PRINCETON, NJ, Dec. 4 - While the pharmaceutical industry may agree that genomic technology will impact the drug discovery process, the jury is still out on what that impact may be, according to panelists at the Economist 's Pharmaceuticals 2001 conference, held December 3-4 in Princeton, NJ.
Speaking at the conference, Stephen Hoffman, senior vice president of biologics at Celera Genomics, said that the same focus on cutting-edge technology that enabled his company to sequence the human genome would not only make genomics indispensable to pharmaceutical companies, but would give Celera an edge over these companies as it moves forward with its own discovery efforts.
Hoffman laid out Celera's plans for transitioning from a data provider to a fully integrated biopharmaceutical company. Apparently, speed still matters for Celera, as Hoffman said the company is relying on "the right mixture of informatics, ideas, and hardware" to "make the process move faster." The key to speed at the new Celera, Hoffman said, will be its high-efficiency proteomics facility, high-throughput SNP identification, lead-based target identification and validation, and structure-based drug design.
The end result, Hoffman said, would be a "tremendous saving of time" between target identification and in vivo proof of concept.
Echoing Hoffman's comments, Trevor Trust, vice president of infection discovery at AstraZeneca R&D Boston, said anti-infective discovery process was essentially at a standstill until the sequencing of the Haemophilus influenza genome in 1995 ushered in "a new era in infection drug discovery."
Armed with fully sequenced microbial genomes, Trust said it is now possible to identify all possible targets within an organism rapidly and effectively. As an example, he said that AstraZeneca was able to identify over 100 genes essential for viability in the Helicobacter pylori genome in only six months using a combination of comparative genomics and knockout technology.
But, as Ted Torphy, vice president of research at Johnson & Johnson's Centocor division pointed out, the vast number of targets identified through genomics has yet to translate into new drugs.
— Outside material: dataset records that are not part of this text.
[src/ism_pkg.sv]
package ism_pkg;

  localparam int CounterBits = 32;
  localparam int WinLen      = 18;
  localparam int WinBits     = WinLen * 8;
  localparam int SqlCount    = 32;
  localparam int XssCount    = 24;

  localparam logic [1:0] ClassNone = 2'd0;
  localparam logic [1:0] ClassSql  = 2'd1;
  localparam logic [1:0] ClassXss  = 2'd2;

  localparam logic [1:0] LevelNone = 2'd0;
  localparam logic [1:0] LevelLow  = 2'd1;
  localparam logic [1:0] LevelMed  = 2'd2;
  localparam logic [1:0] LevelHigh = 2'd3;

  typedef logic [WinBits-1:0] sig_t;

  // Literals are right aligned: the last character sits in the low byte,
  // which lines up with the newest byte of the window.
  localparam sig_t SqlSigs [SqlCount] = '{
    "union select", "union all select", "; drop ", "; delete ",
    "; truncate ", "; update ", "; insert ", "into outfile",
    "into dumpfile", {"load_", "file("},
    "or 1=1", "or '1'='1", "' or '", "or true--", "or true;", "' or true",
    "sleep(", "benchmark(", "waitfor delay", "'; --", "' --", "'/*",
    "*/or/*", "char(0x", "exec(", "execute(", {"xp_", "cmdshell"},
    {"information", "_schema"},
    "' or 1", "'a'='a", "1' or '1", "admin'--"
  };

  localparam sig_t XssSigs [XssCount] = '{
    "<script", "javascript:", "eval(", "document.cookie", "document.write(",
    "document.location", "window.location", ".innerhtml",
    "onerror=", "onload=", "onclick=", "onmouseover=", "onfocus=",
    "onsubmit=", "<iframe", "<object", "<embed", "<svg onload", "<img src=",
    "<body onload",
    "alert(", "prompt(", "confirm(", "<marquee"
  };

  typedef struct packed {
    logic [SqlCount-1:0] sql;
    logic [XssCount-1:0] xss;
  } hits_t;

  // Compare only the bytes the signature actually has.
  function automatic logic sig_match(input sig_t win, input sig_t sig);
    sig_t mask;
    for (int b = 0; b < WinLen; b++) begin
      mask[b*8 +: 8] = (sig[b*8 +: 8] != 8'd0) ? 8'hff : 8'h00;
    end
    return ((win ^ sig) & mask) == '0;
  endfunction

  function automatic logic [1:0] sql_level(input logic [4:0] idx);
    return (idx < 5'd10) ? LevelHigh : (idx < 5'd28) ? LevelMed : LevelLow;
  endfunction

  function automatic logic [1:0] xss_level(input logic [4:0] idx);
    return (idx < 5'd8) ? LevelHigh : (idx < 5'd20) ? LevelMed : LevelLow;
  endfunction

endpackage

[src/ism_front.sv]
module ism_front (
  input  logic          clk,
  input  logic          rst,
  input  logic          in_valid,
  output logic          in_ready,
  input  logic [7:0]    in_byte,
  input  logic          in_last,
  output logic          push,
  output ism_pkg::hits_t push_hits,
  input  logic          q_full
);
  import ism_pkg::*;

  logic [WinBits-9:0] window;
  hits_t              hits;
  logic [7:0]         folded;
  sig_t               win;
  hits_t              hits_now;
  logic               accept;

  // Fold A-Z to lower case.
  assign folded = (in_byte >= 8'h41 && in_byte <= 8'h5a) ? (in_byte + 8'h20) : in_byte;
  assign win    = {window, folded};

  always_comb begin
    hits_now = hits;
    for (int i = 0; i < SqlCount; i++) begin
      if (sig_match(win, SqlSigs[i])) hits_now.sql[i] = 1'b1;
    end
    for (int i = 0; i < XssCount; i++) begin
      if (sig_match(win, XssSigs[i])) hits_now.xss[i] = 1'b1;
    end
  end

  assign in_ready  = !q_full;
  assign accept    = in_valid && in_ready;
  assign push      = accept && in_last;
  assign push_hits = hits_now;

  always_ff @(posedge clk) begin
    if (rst) begin
      window <= '0;
      hits   <= '0;
    end else if (accept) begin
      if (in_last) begin
        window <= '0;
        hits   <= '0;
      end else begin
        window <= win[WinBits-9:0];
        hits   <= hits_now;
      end
    end
  end

endmodule

[src/ism_queue.sv]
module ism_queue (
  input  logic           clk,
  input  logic           rst,
  input  logic           push,
  input  ism_pkg::hits_t push_hits,
  output logic           full,
  input  logic           pop,
  output logic           empty,
  output ism_pkg::hits_t pop_hits
);
  import ism_pkg::*;

  hits_t      slots [2];
  logic       wr_ptr;
  logic       rd_ptr;
  logic [1:0] count;

  assign full     = (count == 2'd2);
  assign empty    = (count == 2'd0);
  assign pop_hits = slots[rd_ptr];

  always_ff @(posedge clk) begin
    if (push) slots[wr_ptr] <= push_hits;
  end

  always_ff @(posedge clk) begin
    if (rst) begin
      wr_ptr <= 1'b0;
      rd_ptr <= 1'b0;
      count  <= 2'd0;
    end else begin
      if (push) wr_ptr <= !wr_ptr;
      if (pop)  rd_ptr <= !rd_ptr;
      count <= count + {1'b0, push} - {1'b0, pop};
    end
  end

`ifndef SYNTH
  a_count_bound: assert property (@(posedge clk) disable iff (rst) count <= 2'd2)
    else $error("queue count out of range");
  a_no_overflow: assert property (@(posedge clk) disable iff (rst) !(push && full))
    else $error("push into full queue");
  a_no_underflow: assert property (@(posedge clk) disable iff (rst) !(pop && empty))
    else $error("pop from empty queue");
`endif

endmodule

[src/ism_back.sv]
module ism_back (
  input  logic           clk,
  input  logic           rst,
  input  logic           q_empty,
  input  ism_pkg::hits_t q_hits,
  output logic           pop,
  output logic           out_valid,
  input  logic           out_ready,
  output logic [1:0]     out_class,
  output logic [1:0]     out_level,
  output logic [4:0]     out_index,
  output logic [31:0]    out_sql,
  output logic [31:0]    out_xss,
  output logic [31:0]    out_total
);
  import ism_pkg::*;

  logic [CounterBits-1:0] sql_cnt, xss_cnt, total_cnt;
  logic [CounterBits-1:0] sql_cnt_next, xss_cnt_next, total_cnt_next;
  logic [CounterBits:0]   total_sum;
  logic                   s_hit, x_hit;
  logic [4:0]             s_idx, x_idx;
  logic [1:0]             s_lvl, x_lvl;
  logic [1:0]             class_next, level_next;
  logic [4:0]             index_next;
  logic [CounterBits+31:0] sql_ext, xss_ext, total_ext;

  assign pop = !q_empty && (!out_valid || out_ready);

  // First hit in table order wins within a class.
  always_comb begin
    s_idx = '0;
    x_idx = '0;
    for (int i = SqlCount - 1; i >= 0; i--) begin
      if (q_hits.sql[i]) s_idx = 5'(i);
    end
    for (int i = XssCount - 1; i >= 0; i--) begin
      if (q_hits.xss[i]) x_idx = 5'(i);
    end
  end

  assign s_hit = |q_hits.sql;
  assign x_hit = |q_hits.xss;
  assign s_lvl = s_hit ? sql_level(s_idx) : LevelNone;
  assign x_lvl = x_hit ? xss_level(x_idx) : LevelNone;

  always_comb begin
    if (s_hit && s_lvl >= x_lvl) begin
      class_next = ClassSql;
      level_next = s_lvl;
      index_next = s_idx;
    end else if (x_hit) begin
      class_next = ClassXss;
      level_next = x_lvl;
      index_next = x_idx;
    end else begin
      class_next = ClassNone;
      level_next = LevelNone;
      index_next = '0;
    end
  end

  // Saturate every counter at all ones.
  assign sql_cnt_next = (s_hit && sql_cnt != '1) ? sql_cnt + 1'b1 : sql_cnt;
  assign xss_cnt_next = (x_hit && xss_cnt != '1) ? xss_cnt + 1'b1 : xss_cnt;
  assign total_sum    = {1'b0, total_cnt} + (CounterBits+1)'({1'b0, s_hit} + {1'b0, x_hit});
  assign total_cnt_next = total_sum[CounterBits] ? '1 : total_sum[CounterBits-1:0];

  always_ff @(posedge clk) begin
    if (rst) begin
      sql_cnt   <= '0;
      xss_cnt   <= '0;
      total_cnt <= '0;
      out_valid <= 1'b0;
    end else begin
      if (pop) begin
        sql_cnt   <= sql_cnt_next;
        xss_cnt   <= xss_cnt_next;
        total_cnt <= total_cnt_next;
        out_valid <= 1'b1;
      end else if (out_ready) begin
        out_valid <= 1'b0;
      end
    end
  end

  always_ff @(posedge clk) begin
    if (pop) begin
      out_class <= class_next;
      out_level <= level_next;
      out_index <= index_next;
    end
  end

  assign sql_ext   = {32'd0, sql_cnt};
  assign xss_ext   = {32'd0, xss_cnt};
  assign total_ext = {32'd0, total_cnt};
  assign out_sql   = sql_ext[31:0];
  assign out_xss   = xss_ext[31:0];
  assign out_total = total_ext[31:0];

`ifndef SYNTH
  a_none_is_zero: assert property (@(posedge clk) disable iff (rst)
      out_valid && out_class == ClassNone |-> out_level == LevelNone && out_index == 5'd0)
    else $error("no-hit result carries level or index");
  a_hit_has_level: assert property (@(posedge clk) disable iff (rst)
      out_valid && (out_class == ClassSql || out_class == ClassXss) |-> out_level != LevelNone)
    else $error("hit result without level");
  a_total_bounds: assert property (@(posedge clk) disable iff (rst)
      total_cnt >= sql_cnt && total_cnt >= xss_cnt)
    else $error("total counter below a class counter");
`endif

endmodule

[src/injection_signature_matcher_unit.sv]
// Channel   Dir  Group                     Payload
// -------   ---  ------------------------  ------------------------------------------
// query     in   s_tvalid/s_tready/s_tdata  tdata[7:0] text_byte, tlast last_byte
// verdict   out  m_tvalid/m_tready/m_tdata  tdata: class, level, index, three counters
//
// One query byte is taken per cycle while the queue is not full; the signature
// compare runs in the cycle the byte arrives. A last byte pushes the hit vector
// into a two-entry queue, from which the back end pops it and registers the verdict.
// Reset (rst, synchronous) clears the window, hit bits, queue and all counters.
// The input stalls only while the queue holds two hit vectors.
module injection_signature_matcher_unit (
  input  logic         clk,
  input  logic         rst,
  input  logic         s_tvalid,
  output logic         s_tready,
  input  logic [7:0]   s_tdata,   // [7:0] text_byte
  input  logic         s_tlast,   // last_byte
  output logic         m_tvalid,
  input  logic         m_tready,
  output logic [111:0] m_tdata    // [1:0] threat_class, [3:2] threat_level,
                                  // [8:4] signature_index, [40:9] sql_queries_flagged,
                                  // [72:41] xss_queries_flagged, [104:73] threats_total,
                                  // [111:105] zero
);
  import ism_pkg::*;

  logic        push, q_full, q_empty, pop;
  hits_t       push_hits, pop_hits;
  logic [1:0]  t_class, t_level;
  logic [4:0]  t_index;
  logic [31:0] t_sql, t_xss, t_total;

  // Fold, shift and match each byte; hand finished queries to the queue.
  ism_front u_front (
    .clk       (clk),
    .rst       (rst),
    .in_valid  (s_tvalid),
    .in_ready  (s_tready),
    .in_byte   (s_tdata),
    .in_last   (s_tlast),
    .push      (push),
    .push_hits (push_hits),
    .q_full    (q_full)
  );

  // Hold per-query hit vectors so the front keeps streaming while output stalls.
  ism_queue u_queue (
    .clk       (clk),
    .rst       (rst),
    .push      (push),
    .push_hits (push_hits),
    .full      (q_full),
    .pop       (pop),
    .empty     (q_empty),
    .pop_hits  (pop_hits)
  );

  // Pick the winner, advance the counters, register the verdict request.
  ism_back u_back (
    .clk       (clk),
    .rst       (rst),
    .q_empty   (q_empty),
    .q_hits    (pop_hits),
    .pop       (pop),
    .out_valid (m_tvalid),
    .out_ready (m_tready),
    .out_class (t_class),
    .out_level (t_level),
    .out_index (t_index),
    .out_sql   (t_sql),
    .out_xss   (t_xss),
    .out_total (t_total)
  );

  assign m_tdata = {7'd0, t_total, t_xss, t_sql, t_index, t_level, t_class};

endmodule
On the contrary, he noted, "having the human genome has done very little for us in terms of understanding the pathophysiology of disease."
Torphy said that genomics has only created a new rate-limiting step in drug discovery. "I used to lie awake at night thinking, ‘Where will our next target come from?', he said. "Now I lie awake at night thinking, ‘What am I going to do with those ten additional targets we discover tomorrow?'"
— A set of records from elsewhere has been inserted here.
<file path="src/rtl/tbrl_pkg.sv">
package tbrl_pkg;

  localparam int RATE_W       = 20;
  localparam int ELAPSED_W    = 24;
  localparam int ELAPSED_BITS = 24;
  localparam int LEVEL_W      = 41;
  localparam int WAIT_W       = 17;

  // Product of the elapsed time and the rate, and the bucket sum before saturation.
  localparam int PROD_W = ELAPSED_BITS + RATE_W;
  localparam int SUM_W  = ((PROD_W > LEVEL_W) ? PROD_W : LEVEL_W) + 1;

  // A refused request has a level below one token, so the numerator fits 20 bits.
  localparam int DIV_BITS = 20;
  localparam int STEP_MAX = (ELAPSED_BITS > DIV_BITS) ? ELAPSED_BITS : DIV_BITS;
  localparam int CNT_W    = $clog2(STEP_MAX);

  localparam logic [LEVEL_W-1:0]  TOKEN        = LEVEL_W'(1000000);
  localparam logic [LEVEL_W-1:0]  CAP_PER_RATE = LEVEL_W'(2000000);
  localparam logic [DIV_BITS-1:0] WAIT_MIN     = DIV_BITS'(1000);
  localparam logic [DIV_BITS-1:0] WAIT_MAX     = DIV_BITS'(100000);

  typedef enum logic [2:0] {
    ST_IDLE,
    ST_MUL,
    ST_ADD,
    ST_SAT,
    ST_TAKE,
    ST_DIV,
    ST_OUT
  } state_t;

  typedef struct packed {
    logic start;
    logic [DIV_BITS-1:0] num;
    logic [RATE_W-1:0] den;
  } div_req_t;

  typedef struct packed {
    logic done;
    logic [DIV_BITS-1:0] quot;
  } div_stat_t;

endpackage

</file>
<file path="src/rtl/tbrl_ifs.sv">
interface tbrl_req_if import tbrl_pkg::*; ();
  logic                 valid;
  logic                 ready;
  logic                 cmd;
  logic [ELAPSED_W-1:0] elapsed_us;
  modport source(output valid, cmd, elapsed_us, input ready);
  modport sink(input valid, cmd, elapsed_us, output ready);
endinterface

interface tbrl_rsp_if import tbrl_pkg::*; ();
  logic              valid;
  logic              ready;
  logic              granted;
  logic [WAIT_W-1:0] wait_us;
  modport source(output valid, granted, wait_us, input ready);
  modport sink(input valid, granted, wait_us, output ready);
endinterface

interface tbrl_cfg_if import tbrl_pkg::*; ();
  logic              valid;
  logic              ready;
  logic [RATE_W-1:0] rate_per_second;
  modport source(output valid, rate_per_second, input ready);
  modport sink(input valid, rate_per_second, output ready);
endinterface

</file>
<file path="src/rtl/token_bucket_rate_limiter_unit.sv">
// Channel  Dir  Payload                              Accepted when
// req      in   cmd, elapsed_us[23:0]                req.valid && req.ready
// rsp      out  granted, wait_us[16:0]               rsp.valid && rsp.ready
// cfg      in   rate_per_second[19:0]                cfg.valid && cfg.ready
//
// A time-only item or a granted request runs the bit-serial multiply of time by rate,
// then the add, saturate and take steps, from acceptance to a loaded result.
// A refused request adds the serial divider before its result is loaded.
// rst is synchronous and active high; it clears the rate, the bucket and all control.
// A result waits in the output register while rsp stalls; the next item is accepted
// meanwhile and only its own result waits for the register to drain.
module token_bucket_rate_limiter_unit import tbrl_pkg::*; (
  input logic         clk,
  input logic         rst,
  tbrl_req_if.sink    req,
  tbrl_rsp_if.source  rsp,
  tbrl_cfg_if.sink    cfg
);

  state_t state;
  state_t state_next;

  // Configuration and bucket state. The cap is kept alongside the rate so that
  // the saturation compare never sits behind a multiplier.
  logic [RATE_W-1:0]  rate;
  logic [LEVEL_W-1:0] cap;
  logic [LEVEL_W-1:0] level;

  // Item being worked on.
  logic                    cmd;
  logic [CNT_W-1:0]        cnt;
  logic [RATE_W-1:0]       prod_hi;
  logic [ELAPSED_BITS-1:0] prod_lo;
  logic [SUM_W-1:0]        sum;

  // Result waiting for the output register, and the output register itself.
  logic              res_granted;
  logic [WAIT_W-1:0] res_wait;
  logic              out_valid;
  logic              out_granted;
  logic [WAIT_W-1:0] out_wait;

  // Control decoded from the state.
  logic accept;
  logic load_out;
  logic div_start;

  div_req_t  div_req;
  div_stat_t div_stat;

  logic [RATE_W:0]      mul_add;
  logic [PROD_W-1:0]    prod;
  logic                 take_ok;
  logic [DIV_BITS-1:0]  clamped;

  // One bit of the elapsed time per cycle: add the rate to the upper half when
  // the low bit is set, then shift the whole product right by one.
  assign mul_add = {1'b0, prod_hi} + (prod_lo[0] ? {1'b0, rate} : '0);
  assign prod    = {prod_hi, prod_lo};
  assign take_ok = (level >= TOKEN);

  always_comb begin
    if (div_stat.quot < WAIT_MIN) begin
      clamped = WAIT_MIN;
    end else if (div_stat.quot > WAIT_MAX) begin
      clamped = WAIT_MAX;
    end else begin
      clamped = div_stat.quot;
    end
  end

  // Next state.
  always_comb begin
    state_next = state;
    unique case (state)
      ST_IDLE: if (req.valid) state_next = ST_MUL;
      ST_MUL:  if (cnt == '0) state_next = ST_ADD;
      ST_ADD:  state_next = ST_SAT;
      ST_SAT:  state_next = ST_TAKE;
      ST_TAKE: begin
        if (cmd && rate != '0 && !take_ok) begin
          state_next = ST_DIV;
        end else begin
          state_next = ST_OUT;
        end
      end
      ST_DIV:  if (div_stat.done) state_next = ST_OUT;
      ST_OUT:  if (!out_valid || rsp.ready) state_next = ST_IDLE;
      default: state_next = ST_IDLE;
    endcase
  end

  // Control outputs.
  always_comb begin
    req.ready = 1'b0;
    div_start = 1'b0;
    load_out  = 1'b0;
    unique case (state)
      ST_IDLE: req.ready = 1'b1;
      ST_TAKE: div_start = cmd && rate != '0 && !take_ok;
      ST_OUT:  load_out  = !out_valid || rsp.ready;
      default: ;
    endcase
  end

  assign accept    = req.valid && req.ready;
  assign cfg.ready = 1'b1;

  assign div_req.start = div_start;
  assign div_req.num   = DIV_BITS'(TOKEN - level);
  assign div_req.den   = rate;

  tbrl_div u_div (
    .clk  (clk),
    .rst  (rst),
    .req  (div_req),
    .stat (div_stat)
  );

  always_ff @(posedge clk) begin
    if (rst) begin
      state     <= ST_IDLE;
      rate      <= '0;
      cap       <= '0;
      level     <= '0;
      out_valid <= 1'b0;
    end else begin
      state <= state_next;

      if (cfg.valid && cfg.ready) begin
        // Writing the rate refills the bucket to twice the rate in whole tokens.
        rate  <= cfg.rate_per_second;
        cap   <= LEVEL_W'(cfg.rate_per_second) * CAP_PER_RATE;
        level <= LEVEL_W'(cfg.rate_per_second) * CAP_PER_RATE;
      end else if (state == ST_SAT) begin
        level <= (sum > SUM_W'(cap)) ? cap : LEVEL_W'(sum);
      end else if (state == ST_TAKE && cmd && rate != '0 && take_ok) begin
        level <= level - TOKEN;
      end

      if (load_out) begin
        out_valid <= 1'b1;
      end else if (rsp.ready) begin
        out_valid <= 1'b0;
      end
    end
  end

  // Datapath registers, no reset needed.
  always_ff @(posedge clk) begin
    if (accept) begin
      cmd     <= req.cmd;
      cnt     <= CNT_W'(ELAPSED_BITS - 1);
      prod_hi <= '0;
      prod_lo <= ELAPSED_BITS'(req.elapsed_us);
    end
    if (state == ST_MUL) begin
      prod_hi <= mul_add[RATE_W:1];
      prod_lo <= {mul_add[0], prod_lo[ELAPSED_BITS-1:1]};
      cnt     <= cnt - 1'b1;
    end
    if (state == ST_ADD) begin
      sum <= SUM_W'(level) + SUM_W'(prod);
    end
    if (state == ST_TAKE) begin
      // A time-only item, a disabled limiter and a granted request end here.
      res_granted <= cmd && (rate == '0 || take_ok);
      res_wait    <= '0;
    end
    if (state == ST_DIV && div_stat.done) begin
      res_wait <= WAIT_W'(clamped);
    end
    if (load_out) begin
      out_granted <= res_granted;
      out_wait    <= res_wait;
    end
  end

  assign rsp.valid   = out_valid;
  assign rsp.granted = out_granted;
  assign rsp.wait_us = out_wait;

  // The bucket never holds more than its cap.
  assert property (@(posedge clk) disable iff (rst) level <= cap)
    else $error("bucket level above cap");

  // The divider finishes only while the sequencer waits for it.
  assert property (@(posedge clk) disable iff (rst) div_stat.done |-> state == ST_DIV)
    else $error("divider done outside the divide state");

  // An accepted item always starts the serial multiply.
  assert property (@(posedge clk) disable iff (rst) accept |=> state == ST_MUL)
    else $error("accepted item did not start multiply");

  // A granted result carries no wait hint.
  assert property (@(posedge clk) disable iff (rst) out_valid && out_granted |-> out_wait == '0)
    else $error("granted result with nonzero wait");

  // A nonzero wait hint lies within the clamp range.
  assert property (@(posedge clk) disable iff (rst)
    out_valid && out_wait != '0 |->
      out_wait >= WAIT_W'(WAIT_MIN) && out_wait <= WAIT_W'(WAIT_MAX))
    else $error("wait hint outside clamp range");

endmodule

</file>
<file path="src/rtl/tbrl_div.sv">
// Restoring divider, one quotient bit per cycle.
module tbrl_div import tbrl_pkg::*; (
  input  logic      clk,
  input  logic      rst,
  input  div_req_t  req,
  output div_stat_t stat
);

  logic [DIV_BITS-1:0] quot;
  logic [RATE_W-1:0]   rem;
  logic [CNT_W-1:0]    cnt;
  logic                busy;
  logic                done;
  logic [RATE_W:0]     trial;

  assign trial = {rem, quot[DIV_BITS-1]} - {1'b0, req.den};

  always_ff @(posedge clk) begin
    if (rst) begin
      busy <= 1'b0;
      done <= 1'b0;
    end else begin
      done <= 1'b0;
      if (req.start) begin
        busy <= 1'b1;
        cnt  <= CNT_W'(DIV_BITS - 1);
        rem  <= '0;
        quot <= req.num;
      end else if (busy) begin
        if (!trial[RATE_W]) begin
          rem  <= trial[RATE_W-1:0];
          quot <= {quot[DIV_BITS-2:0], 1'b1};
        end else begin
          rem  <= {rem[RATE_W-2:0], quot[DIV_BITS-1]};
          quot <= {quot[DIV_BITS-2:0], 1'b0};
        end
        if (cnt == '0) begin
          busy <= 1'b0;
          done <= 1'b1;
        end else begin
          cnt <= cnt - 1'b1;
        end
      end
    end
  end

  assign stat.done = done;
  assign stat.quot = quot;

endmodule

</file>
<file path="src/flat_wrapper.sv">
// flat-port wrapper written by rule: the top's interface ports become plain ports
module token_bucket_rate_limiter_unit_flat import tbrl_pkg::*;
  (clk, rst, req_valid, req_cmd, req_elapsed_us, req_ready, rsp_valid, rsp_granted, rsp_wait_us, rsp_ready, cfg_valid, cfg_rate_per_second, cfg_ready);
  tbrl_req_if req_i ();
  tbrl_rsp_if rsp_i ();
  tbrl_cfg_if cfg_i ();
  input logic clk;
  input logic rst;
  input wire logic [$bits(req_i.valid)-1:0] req_valid;
  input wire logic [$bits(req_i.cmd)-1:0] req_cmd;
  input wire logic [$bits(req_i.elapsed_us)-1:0] req_elapsed_us;
  output wire logic [$bits(req_i.ready)-1:0] req_ready;
  output wire logic [$bits(rsp_i.valid)-1:0] rsp_valid;
  output wire logic [$bits(rsp_i.granted)-1:0] rsp_granted;
  output wire logic [$bits(rsp_i.wait_us)-1:0] rsp_wait_us;
  input wire logic [$bits(rsp_i.ready)-1:0] rsp_ready;
  input wire logic [$bits(cfg_i.valid)-1:0] cfg_valid;
  input wire logic [$bits(cfg_i.rate_per_second)-1:0] cfg_rate_per_second;
  output wire logic [$bits(cfg_i.ready)-1:0] cfg_ready;
  assign req_i.valid = req_valid;
  assign req_i.cmd = req_cmd;
  assign req_i.elapsed_us = req_elapsed_us;
  assign req_ready = req_i.ready;
  assign rsp_valid = rsp_i.valid;
  assign rsp_granted = rsp_i.granted;
  assign rsp_wait_us = rsp_i.wait_us;
  assign rsp_i.ready = rsp_ready;
  assign cfg_i.valid = cfg_valid;
  assign cfg_i.rate_per_second = cfg_rate_per_second;
  assign cfg_ready = cfg_i.ready;
  token_bucket_rate_limiter_unit u_core (.clk(clk), .rst(rst), .req(req_i), .rsp(rsp_i), .cfg(cfg_i));
endmodule
</file>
Torphy said that while "optimists" cite the average reduction of four years that genomics and other high-throughput approaches have brought to target identification, lead identification, and lead optimization, the overall cycle time has not gotten any shorter. Until high-throughput technology is developed for target validation and the pre-clinical and clinical stages as well, Torphy said, the process might actually take longer as more and more novel targets squeeze their way through the pipeline.
The target validation process is a particular sticking point, according to Torphy, who said the biological methods used to validate targets have not changed at all over the past decade. "No company has developed a paradigm-shifting process or technology in target validation," he said.
The only response is to "encourage the dog to wag the tail again," Torphy said. "Technology has been driving biology until now, but the needs of biologists should drive the development of new technology."